Renting lets you open sooner, especially if the space is already built out

Capital preservation

Keeps your money free for marketing, hiring, and menu development

Less maintenance burden

Landlord often handles structural and major repairs

Buying a commercial property can require a down payment, and not to mention the responsibility of property taxes, maintenance, and repairs. It also ties up a large chunk of your capital, which could be used to grow your business, buy top-tier coffee equipment, or invest in marketing. Renting allows you to allocate more of your budget to things that directly impact your customer experience and establish cost controls.

Another big advantage of renting is location. Many high-traffic areas, like downtown districts, near college campuses, or busy intersections, are filled with spaces that are only available for lease. Buying in those same areas is often out of reach or simply not an option because the properties aren’t for sale.

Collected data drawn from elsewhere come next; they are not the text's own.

What follows belongs to an exercise in optimizing a design on an open flow for small area, a short achievable clock period and few clock cycles per item; a production flow would make more cautious choices.
In this exercise RTL edits were held to simulation tests only and were not proved equivalent to the original.
Power figures rest on the tool's default switching activity, not on a simulated workload.

==> design.v <==
`timescale 1ns/1ps
module km_mdist (
  input  logic [15:0] a,
  input  logic [15:0] b,
  output logic [8:0]  d
);
  logic [8:0] ex, ey;
  logic [7:0] xx, xy;
  assign ex = {1'b0, a[15:8]} + {1'b0, ~b[15:8]};
  assign ey = {1'b0, a[7:0]} + {1'b0, ~b[7:0]};
  assign xx = ex[7:0] ^ {8{~ex[8]}};
  assign xy = ey[7:0] ^ {8{~ey[8]}};
  assign d  = {1'b0, xx} + {1'b0, xy} + {7'd0, ex[8] & ey[8], ex[8] ^ ey[8]};
endmodule
module km_argmin (
  input  logic [35:0] d,      
  output logic [1:0]  idx
);
  logic [8:0] d0, d1, d2, d3, m01, m23;
  logic       b01, b23, b;
  assign {d3, d2, d1, d0} = d;
  assign b01 = d1 < d0;
  assign b23 = d3 < d2;
  assign m01 = b01 ? d1 : d0;
  assign m23 = b23 ? d3 : d2;
  assign b   = m23 < m01;
  assign idx = b ? {1'b1, b23} : {1'b0, b01};
endmodule
module km_sum #(parameter int K = 2) (
  input  logic        clk,
  input  logic        clr,
  input  logic        div,
  input  logic [8:0]  inc0,
  input  logic [8:0]  inc1,
  input  logic [6:0]  n,
  output logic [13:0] q       
);
  logic [13:0] s;
  always_comb begin
    logic [6:0] t;
    q = s;
    for (int i = 0; i < K; i++) begin
      t = {q[13:8], q[7]};
      if (t >= n) begin
        t = t - n;
        q = {t[5:0], q[6:0], 1'b1};
      end else begin
        q = {t[5:0], q[6:0], 1'b0};
      end
    end
  end
  always_ff @(posedge clk) begin
    if (clr)      s <= '0;
    else if (div) s <= q;
    else          s <= s + {5'd0, inc0} + {5'd0, inc1};
  end
endmodule
module kmeans_top (
  input  logic        clk,
  input  logic        rst_n,
  input  logic        in_valid,
  input  logic [15:0] in_data,
  output logic        out_valid,
  output logic [15:0] out_data
);
  localparam int L  = 4;        
  localparam int T  = 64 / L;       
  localparam int K  = 2;        
  localparam int D  = 8 / K;        
  localparam logic [2:0] S_IDLE   = 3'd0;
  localparam logic [2:0] S_LOAD   = 3'd1;
  localparam logic [2:0] S_WAIT   = 3'd2;
  localparam logic [2:0] S_DIV    = 3'd3;
  localparam logic [2:0] S_STREAM = 3'd4;
  localparam logic [2:0] S_OUT    = 3'd5;
  logic [2:0]  st;
  logic [6:0]  cnt;
  logic        ld_v;
  logic [15:0] ring [64];
  logic [7:0]  cx [4];
  logic [7:0]  cy [4];
  logic [6:0]  n  [4];
  logic [63:0] cvec;
  logic [1:0]   a_q [L];
  logic [L-1:0] v2;
  logic [L-1:0] v1;
  always_ff @(posedge clk) begin
    ring[0] <= in_valid ? in_data : ring[63];
    for (int i = 1; i < 64; i++) ring[i] <= ring[i-1];
  end
  assign cvec = {cx[3], cy[3], cx[2], cy[2], cx[1], cy[1], cx[0], cy[0]};
  always_comb begin
    v1 = '0;
    if (st == S_STREAM) v1 = '1;
    v1[0] = v1[0] | ld_v;
  end
  logic [L-1:0] vA;
  for (genvar j = 0; j < L; j++) begin : g_lane
    logic [35:0] d, d_q;
    logic [1:0]  idx;
    km_mdist u_d0 (.a(ring[j*T]), .b(cvec[15:0]),  .d(d[8:0]));
    km_mdist u_d1 (.a(ring[j*T]), .b(cvec[31:16]), .d(d[17:9]));
    km_mdist u_d2 (.a(ring[j*T]), .b(cvec[47:32]), .d(d[26:18]));
    km_mdist u_d3 (.a(ring[j*T]), .b(cvec[63:48]), .d(d[35:27]));
    always_ff @(posedge clk) d_q <= d;
    km_argmin u_am (.d(d_q), .idx(idx));
    always_ff @(posedge clk) a_q[j] <= idx;
  end
  always_ff @(posedge clk) begin
    if (!rst_n) begin
      vA <= '0;
      v2 <= '0;
    end else begin
      vA <= v1;
      v2 <= vA;
    end
  end
  logic [7:0]  px [4];
  logic [7:0]  py [4];
  logic [8:0]  pair_x [2];
  logic [8:0]  pair_y [2];
  logic [3:0]  m [4];
  logic [13:0] qx [4];
  logic [13:0] qy [4];
  logic        clr, dv;
  logic        div_last;
  logic        changed;
  always_comb begin
    for (int j = 0; j < 4; j++) begin
      px[j] = ring[j*T+2][15:8];
      py[j] = ring[j*T+2][7:0];
      for (int k = 0; k < 4; k++) m[j][k] = v2[j] && (a_q[j] == k[1:0]);
    end
    for (int h = 0; h < 2; h++) begin
      pair_x[h] = {1'b0, px[2*h]} + {1'b0, px[2*h+1]};
      pair_y[h] = {1'b0, py[2*h]} + {1'b0, py[2*h+1]};
    end
  end
  assign div_last = (st == S_DIV) && (cnt == 7'(D - 1));
  assign clr      = (st == S_IDLE) || div_last;
  assign dv       = (st == S_DIV);
  for (genvar k = 0; k < 4; k++) begin : g_clu
    logic [8:0] hx [2];
    logic [8:0] hy [2];
    always_comb begin
      for (int h = 0; h < 2; h++) begin
        case ({m[2*h+1][k], m[2*h][k]})
          2'b11:   begin hx[h] = pair_x[h];          hy[h] = pair_y[h];          end
          2'b01:   begin hx[h] = {1'b0, px[2*h]};    hy[h] = {1'b0, py[2*h]};    end
          2'b10:   begin hx[h] = {1'b0, px[2*h+1]};  hy[h] = {1'b0, py[2*h+1]};  end
          default: begin hx[h] = '0;                 hy[h] = '0;                 end
        endcase
      end
    end
    km_sum #(.K(K)) u_sx (.clk(clk), .clr(clr), .div(dv), .inc0(hx[0]), .inc1(hx[1]), .n(n[k]), .q(qx[k]));
    km_sum #(.K(K)) u_sy (.clk(clk), .clr(clr), .div(dv), .inc0(hy[0]), .inc1(hy[1]), .n(n[k]), .q(qy[k]));
    always_ff @(posedge clk) begin
      if (clr)      n[k] <= '0;
      else if (!dv) n[k] <= n[k] + {6'd0, m[0][k]} + {6'd0, m[1][k]} + {6'd0, m[2][k]} + {6'd0, m[3][k]};
    end
  end
  always_comb begin
    changed = 1'b0;
    for (int k = 0; k < 4; k++) begin
      if (n[k] != 7'd0 && (qx[k][7:0] != cx[k] || qy[k][7:0] != cy[k])) changed = 1'b1;
    end
  end
  always_ff @(posedge clk) begin
    for (int k = 0; k < 4; k++) begin
      if (st == S_LOAD && cnt == 7'd4) begin
        cx[k] <= ring[3-k][15:8];
        cy[k] <= ring[3-k][7:0];
      end else if (div_last && n[k] != 7'd0) begin
        cx[k] <= qx[k][7:0];
        cy[k] <= qy[k][7:0];
      end
    end
  end
  always_ff @(posedge clk) begin
    if (!rst_n) begin
      st        <= S_IDLE;
      cnt       <= '0;
      ld_v      <= 1'b0;
      out_valid <= 1'b0;
    end else begin
      ld_v      <= (st == S_LOAD) && (cnt >= 7'd4);
      out_valid <= 1'b0;
      case (st)
        S_IDLE: begin
          cnt <= 7'd1;
          if (in_valid) st <= S_LOAD;
        end
        S_LOAD: begin
          cnt <= cnt + 7'd1;
          if (cnt == 7'd67) begin
            st  <= S_WAIT;
            cnt <= 7'd0;
          end
        end
        S_WAIT: begin
          cnt <= cnt + 7'd1;
          if (cnt == 7'd2) begin
            st  <= S_DIV;
            cnt <= 7'd0;
          end
        end
        S_DIV: begin
          cnt <= cnt + 7'd1;
          if (div_last) begin
            cnt <= 7'd0;
            if (changed) begin
              st <= S_STREAM;
            end else begin
              st        <= S_OUT;
              cnt       <= 7'd1;
              out_valid <= 1'b1;
            end
          end
        end
        S_STREAM: begin
          cnt <= cnt + 7'd1;
          if (cnt == 7'(T - 1)) begin
            st  <= S_WAIT;
            cnt <= 7'd1;
          end
        end
        S_OUT: begin
          cnt       <= cnt + 7'd1;
          out_valid <= 1'b1;
          if (cnt == 7'd3) st <= S_IDLE;
        end
        default: st <= S_IDLE;
      endcase
    end
  end
  always_ff @(posedge clk) begin
    if (!rst_n) out_data <= '0;
    else if (st == S_DIV) out_data <= {cx[0], cy[0]};
    else out_data <= {cx[cnt[1:0]], cy[cnt[1:0]]};
  end
endmodule
==> flow/run.sh <==
#!/bin/bash
set -euo pipefail
export BUFFER_PORTS_ARGS="-buffer_cell sky130_fd_sc_hd__buf_4"
export SETUP_SLACK_MARGIN=19.3
bash standard.sh finish > standard_flow.log 2>&1
==> standard.sh <==
#!/bin/bash
# synth_recipe.tcl (not shown) runs the flow's synth.tcl, then flattens the netlist and writes it again
# the make line also repeats each setting of config.mk as NAME=value (left out here)
make -C /OpenROAD-flow-scripts/flow DESIGN_CONFIG=/design/flow/config.mk WORK_HOME=/design/flow/orfs CLKGATE_MAP_FILE= SYNTH_SCRIPT=/design/flow/synth_recipe.tcl "${@:-finish}"
==> config.mk <==
export PLATFORM = sky130hd
export DESIGN_NAME = kmeans_top
export DESIGN_NICKNAME = kmeans_top
export VERILOG_FILES = /design/flow/design.v
export SDC_FILE = /design/flow/constraint.sdc
export NUM_CORES = 4
export LEC_CHECK = 0
export CAP_MARGIN = 20
export CORE_MARGIN = 2
export CORE_UTILIZATION = 65
export CTS_BUF_LIST = sky130_fd_sc_hd__clkbuf_16
export CTS_CLUSTER_DIAMETER = 60
export CTS_CLUSTER_SIZE = 30
export SLEW_MARGIN = 20
==> constraint.sdc <==
create_clock -name core_clock -period 25.0 [get_ports {clk}]
set_input_delay 5.0000 -clock core_clock [delete_from_list [all_inputs] [get_ports {clk}]]
set_output_delay 5.0000 -clock core_clock [all_outputs]
set_load 0.01 [all_outputs]
==> results of run 1 <==
-- worst max-delay path by stage --
stage	from	end	slack (ps)	cells after the start
3_5_place_dp	in_valid	st[0]	18680	7
5_1_grt	out_data[11]	out_data[11]	18810	1
4_1_cts	out_valid	out_valid	18800	1
6_report	out_valid	out_valid	18830	1
2_1_floorplan	in_valid	st[0]	19120	7
3_3_place_gp	in_valid	st[0]	18730	7
-- timing repair --
action | 4_1_cts | 5_1_grt
setup endpoints to repair | 17 | 28
gates resized for setup | 23 | 15
hold buffers | 0 | 0
buffers inserted | 0 | 3
-- sequential cells by signal, indices dropped and copies added, names as in the netlist --
name          count
out_valid         1
ld_v              1
cy               32
g_lane.d_q      144
cnt               7
n                28
g_clu.u_sx.s     56
vA                2
g_clu.u_sy.s     56
a_q               8
v2                2
st                3
out_data         16
cx               32
ring           1024
-- metrics by stage --
stage	hold slack [ps]	instances	setup slack (ps)
after floorplan	310	6609	19120
after global placement	310	7911	18730
after detailed placement	312	7912	18680
after CTS	305	8070	18800
after global routing	302	8073	18810
final	312	8083	18830
-- logic make-up after synthesis --
group,Yosys count
XOR/XNOR,710
adder cells (fa/ha/maj),1009
buffers and inverters,690
multiplexers,195
flip-flops,1412
AO/OA/AOI/OAI,1528
AND/OR/NAND/NOR,1065
-- worst register-to-register path, cell delays in order, from the launching register on --
cell,delay [ps]
dfxtp_1,890
ha_1,330
a21o_1,130
a21oi_1,90
o21bai_1,170
a21oi_1,120
o21bai_1,160
a21oi_1,100
xnor2_1,800
mux2i_1,170
o21ai_0,510
fa_1,520
ha_1,350
or3_1,340
o21ai_0,70
a21oi_1,80
a21o_1,240
nand2_1,90
xor2_1,150
a211oi_1,90
-- synth_stat cells, types with 16 or more instances --
library cell / number / area share
a211oi_1: 56 / 0.0061
a21o_1: 351 / 0.038
a21oi_1: 465 / 0.034
a222oi_1: 80 / 0.012
a31oi_1: 42 / 0.0038
buf_1: 16 / 0.00087
buf_2: 50 / 0.0036
clkbuf_1: 98 / 0.0053
dfxtp_1: 1348 / 0.39
edfxtp_1: 64 / 0.028
fa_1: 192 / 0.056
ha_1: 817 / 0.15
inv_1: 518 / 0.028
mux2_2: 112 / 0.018
mux2i_1: 80 / 0.012
nand2_1: 272 / 0.015
nand2b_1: 46 / 0.0042
nand3_1: 37 / 0.0027
nand4_1: 35 / 0.0032
nor2_1: 317 / 0.017
nor2b_1: 141 / 0.013
nor3_1: 107 / 0.0077
o211a_1: 19 / 0.0028
o211ai_1: 19 / 0.0021
o21a_1: 20 / 0.0022
o21ai_0: 228 / 0.017
o21bai_1: 135 / 0.015
xnor2_1: 507 / 0.064
xor2_1: 203 / 0.026
-- area by class of cell --
type / count / area [um2]
fill: 7818 / 31000
clock buffer: 92 / 2300
timing repair buffer: 82 / 699
tap: 1391 / 1740
antenna: 10 / 25.0
clock inverter: 66 / 1150
sequential: 1412 / 28900
multi-input combinational: 4507 / 37600
inverter: 523 / 1970
-- where the power goes --
part           leakage [nW]  switching [mW]  internal, mW
registers              11.8           0.173          2.50
logic                  20.5            1.43          1.00
clock network          1.65           0.936         0.767
total                  33.9            2.53          4.27
-- per-layer routing --
layer  GRT usage  vias to the layer above
met5           0                        -
met4       0.237                       12
met3      0.0948                      689
met2       0.555                     2307
met1       0.497                    23400
li1            -                    22900
==> flow_metrics.tcl, run 1 <==
set metrics [dict create \
    grt_util_all_layers 0.377 \
    hold_end "ring[5][10]" \
    reg2reg_from "ring[34][0]" \
    route.met3.wl_mm 22.3 \
    wirelength_mm 207 \
    ys_seq_elements 1412 \
    post-route-period-util 0.247 \
    top_layer "met5" \
    port_buffers 35 \
    ys_types 89 \
    clock_sinks 1412 \
    synthToLayoutAreaGrowth_pct 7.65 \
    hold_class "reg2reg" \
    critical_path.cell_chain "buf_6" \
    worstMarginPinSlew_ps 1180 \
    synth_area_mm2 0.0692 \
    timing.slew.headroom 0.214 \
    postPlaceCellArea_mm2 0.0708 \
    cts.reportedPaths.clkPinSlew_ps 100 \
    critPathTopFamily "flip-flops" \
    synthXorXnorAreaFrac 0.0899 \
    rows 119 \
    synth-simple-area-share 0.0738 \
    synth_top_family_by_area "adder cells" \
    ant_nets 0 \
    hold_start "ring[4][10]" \
    setup_tns_ps 0 \
    die_height_um 330 \
    core_mm2 0.105 \
    insertion_delay_ps 740 \
    worst_ep_arrival_time_ps 1170 \
    hold_viol_final 0 \
    grt_pass1_wl_mm 299 \
    power.total_mw 6.80 \
    post-dp-hpwl_mm 154 \
    synth_fp_nets 7637 \
    slowest_delay_ps 360 \
    critPathBufInv 1 \
    fin_nets 7645 \
    critical_path_class "reg2out" \
    drtIter0Drc 5596 \
    wl_per_cell_um 25.6 \
    r2r-end "g_clu[0].u_sy.s[11]" \
    synth-adder-area-share 0.203 \
    synth_edf_count 64 \
    design.die.area_mm2 0.109 \
    synthArstFlopShare 0 \
    required_ps 20000 \
    fin_worst_skew_ps 42.1 \
    fin_util 0.706 \
    gr-total-overflow 0 \
    wl_met2_mm 85.7 \
    first_global_vias 47400 \
    htree_levels 3 \
    grt_antenna_before_repair 23 \
    irDropWorstVdd_v 0.0000856 \
    initial_core_util 0.656 \
    p_per_area_mw_per_mm2 91.4 \
    end_kind "output pin" \
    ys_seq_area_frac 0.418 \
    cts-root-buf "clkbuf_16" \
    yosysWarnings 40 \
    r2r_slack_ps 19440 \
    maxCapViolations 0 \
    cp-start-kind "flop" \
    cp_max_fo 1 \
    worst_hold_path.num_cells 0 \
    place_congestion 1.05 \
    grt_max_degree 78 \
    fmax_ghz 0.162 \
    drv_slew 0 \
    muxShareOfSynthArea 0.0304 \
    synthCells 6609 \
    chipWidth_um 330 \
    final_area_mm2 0.0744 \
    synth_area_per_cell_um2 10.5 \
    rsz0062_at_grt "yes" \
    drc 0 \
    reg2regPathDepth 19 \
    leakage_nw 33.9 \
    vias 49300 \
    vias_per_cell 6.10 \
    cts_buffers 91 \
    clock_path_buffers 3 \
    synth_compound_area_frac 0.146 \
    critPathSlowestCell "dfxtp_2" \
    status "no timing/DRC/antenna violations" \
    drtPass1Iterations 22 \
    m1WireLength_mm 83.4 \
    cts_tree "built" \
    synthFlopType "dfxtp_1" \
    setup_viol_count_final 0 \
    final_common_cell "dfxtp_1" \
    period_minus_slack_ps 6170 \
    top_level_ports 36 \
    drive_above_1_share 0.0617 \
    final_cell_mix "dfxtp_1, ha_1, inv_1" \
]
Testbench counts, summed over its fixed seeds: cycles 23,838, jobs 144.
==> run 2: changes to the inputs <==
--- a/flow/run.sh
+++ b/flow/run.sh
@@ -4,2 +4,3 @@
 export SETUP_SLACK_MARGIN=19.3
+export CTS_ARGS="-sink_clustering_enable -repair_clock_nets -sink_clustering_size 30 -sink_clustering_max_diameter 60 -buf_list sky130_fd_sc_hd__clkbuf_16 -dont_use_dummy_load"
 bash standard.sh finish > standard_flow.log 2>&1
--- a/config.mk
+++ b/config.mk
@@ -10,5 +10,2 @@
 export CORE_UTILIZATION = 65
-export CTS_BUF_LIST = sky130_fd_sc_hd__clkbuf_16
-export CTS_CLUSTER_DIAMETER = 60
-export CTS_CLUSTER_SIZE = 30
 export SLEW_MARGIN = 20
==> run 2 against run 1 <==
First-iteration DRC count shrank 0.50%; largest power group unchanged; via count shrank 0.74%; fmax grew 0.93%; wire length shrank 0.24%; clock skew grew 75 ps; hold slack lost 62 ps; synthesized cell count is the same; sequential share of layout area grew 0.63 points; sequential power is essentially flat; design area shrank 1.6%; still clean on timing, DRC and antenna.
==> flow_metrics.tcl, run 2 <==
set metrics [dict create \
    synth_area_per_cell_um2 10.5 \
    die_height_um 330 \
    clock_path_buffers 3 \
    gr-total-overflow 0 \
    maxCapViolations 0 \
    synthFlopType "dfxtp_1" \
    synth_edf_count 64 \
    slowest_delay_ps 330 \
    synth_fp_nets 7637 \
    cts-root-buf "clkbuf_16" \
    grt_pass1_wl_mm 298 \
    wl_per_cell_um 25.8 \
    hold_start "ring[4][10]" \
    setup_tns_ps 0 \
    cts_buffers 91 \
    fin_nets 7645 \
    synth_top_area_frac 0.390 \
    cp-startpoint "out_data[11]" \
    synthToLayoutAreaGrowth_pct 5.95 \
    worst_ep_arrival_time_ps 1110 \
    whs_ps 250 \
    drive_above_1_share 0.0540 \
    status "no timing/DRC/antenna violations" \
    largest_register "ring" \
    cts.reportedPaths.clkPinSlew_ps 100 \
    top_level_ports 36 \
    timing.slew.headroom 0.167 \
    synth_compound_area_frac 0.146 \
    synth_area_mm2 0.0692 \
    rsz0062_at_grt "yes" \
    yosysMostFrequentCell "dfxtp_1" \
    synth-adder-area-share 0.203 \
    rows 119 \
    end_kind "output pin" \
    place_ws_ps 18680 \
    reg_top3 "ring: 1024 flops, g_lane.d_q: 144 flops" \
    design.die.area_mm2 0.109 \
    synth-simple-area-share 0.0738 \
    largest_register_ffs 1024 \
    fin_worst_skew_ps 117 \
    initial_core_util 0.656 \
    grt_util_all_layers 0.375 \
    setup_slack_ps 18890 \
    hold_viol_final 0 \
    synthArstFlopShare 0 \
    hold_buffers 0 \
    chipWidth_um 330 \
    final_cell_mix "dfxtp_1, ha_1, inv_1" \
    critical_path.cell_chain "buf_6" \
    leakage_nw 33.3 \
    hold_class "reg2reg" \
    post-route-period-util 0.244 \
    ys_seq_elements 1412 \
    ant_nets 0 \
    yosysWarnings 40 \
    drc 0 \
    final_common_cell "dfxtp_1" \
    htree_levels 3 \
    vias 48900 \
    reg2reg_from "ring[34][0]" \
    core_mm2 0.105 \
    grt_max_degree 78 \
    synthXorXnorAreaFrac 0.0899 \
    first_global_vias 47000 \
    cts_tree "built" \
    synth_top_family_by_area "adder cells" \
    synth_common_cells "dfxtp_1, ha_1, inv_1" \
    critical_path_class "reg2out" \
    drv_slew 0 \
    post-dp-hpwl_mm 154 \
    ys_types 89 \
    cp-start-kind "flop" \
    setup_viol_count_final 0 \
    worstMarginPinSlew_ps 1250 \
    synthCells 6609 \
    insertion_delay_ps 740 \
    p_per_area_mw_per_mm2 88.2 \
    critPathTopFamily "flip-flops" \
    drtPass1Iterations 22 \
    irDropWorstVdd_v 0.0000827 \
    wirelength_mm 206 \
    cp_max_fo 1 \
    required_ps 20000 \
    synth_largest_area_cell "dfxtp_1" \
    synthTopCellsByArea "dfxtp_1, ha_1, xnor2_1" \
    fmax_ghz 0.164 \
    period_minus_slack_ps 6110 \
    postPlaceCellArea_mm2 0.0708 \
    ys_seq_area_frac 0.418 \
    muxShareOfSynthArea 0.0304 \
    grt_antenna_before_repair 19 \
    final_area_mm2 0.0733 \
    vias_per_cell 6.11 \
    critPathSlowestCell "dfxtp_2" \
    critPathBufInv 1 \
    place_congestion 1.05 \
    drtIter0Drc 5568 \
    clock_sinks 1412 \
    port_buffers 35 \
]
run 2: cell counts after synthesis:
No cell type changed its count.
run 2: cell type report:
type	instances	area [um2]
fillers	7971	32200
well taps	1391	1740
flip-flops and latches	1412	28900
clock buffers	91	2280
multi-input cells	4507	37600
inverters	523	1970
diodes	7	17.5
repair buffers	82	703
run 2: worst paths after layout:
kind                         end  slack (ps)  cells after the start
min                  ring[5][10]         250                      0
max reg2reg  g_clu[2].u_sy.s[13]       19440                     17
max                 out_data[11]       18890                      1
min reg2reg          ring[5][10]         250                      0
run 2: power breakdown:
| group | total [mW] | internal, mW | switching (mW) |
|---|---|---|---|
| sequential | 2.68 | 2.50 | 0.173 |
| combinational | 2.42 | 1.00 | 1.42 |
| clock | 1.37 | 0.642 | 0.724 |
run 2: timing repair:
action,4_1_cts,5_1_grt
setup buffers,0,3
gates resized for setup,22,18
setup endpoints to repair,17,27
run 2: cells by family after synthesis:
kind of cell	after synthesis
adder cells (fa/ha/maj)	1009
flip-flops	1412
buffers and inverters	690
AND/OR/NAND/NOR	1065
AO/OA/AOI/OAI	1528
multiplexers	195
XOR/XNOR	710
run 2: per-stage QoR:
step / total power, mW / util / instances
floorplan: 4.40 / - / 6609
global placement: 5.02 / 0.672 / 7911
detailed placement: 5.07 / 0.672 / 7912
CTS: 6.44 / 0.694 / 8003
global route: 6.83 / 0.695 / 8006
finish: 6.46 / 0.695 / 8013
run 2: per-layer routing:
metal / vias to the layer above / global-route usage / wire [um]
met2: 2290 / 0.563 / 86400
met4: 6 / 0.207 / 13500
met3: 618 / 0.0940 / 22300
li1: 22800 / - / -
met1: 23200 / 0.496 / 84100
met5: - / 0 / 107

## afterwards: timing with drivers on the ports
The results above use ideal ports. As a check the final layouts listed here were re-extracted and re-timed, cells and wires unchanged.
Step 1, drivers: a clkbuf_16 drives clk and a buf_2 each remaining input, both assumed.
Step 2 also shifts input and output timing later by t, the mid clock arrival at the registers, as if the neighbouring blocks saw the same clock.
Three values: ideal, step 1, step 2; two values: the first two.
run | shift t [ns] | setup slack, ns | latest minus earliest clock arrival (ns)
run 1 | 0.795 | 18.835 / 18.760 / 18.620 | 0.044 / 0.044
run 2 | 0.755 | 18.892 / 18.818 / 18.696 | 0.121 / 0.121
After both steps every run listed still meets setup and hold. The setup slack of run 1, which loses most, moves by -0.075 ns with the drivers and by -0.215 ns with both steps.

Leasing also makes it easier to pivot. If your first location doesn’t work out or you realize your customer base is stronger in a different part of town, you’re not stuck with a building that’s hard to sell or move from. This kind of mobility can be a lifesaver in your first few years of operation.

Of course, renting isn’t without its downsides—your rent can go up, and you’re at the mercy of a landlord. But for many new coffee entrepreneurs, the trade-off is worth it. You get a faster path to opening your doors and testing your concept, without having to commit to a permanent space from day one.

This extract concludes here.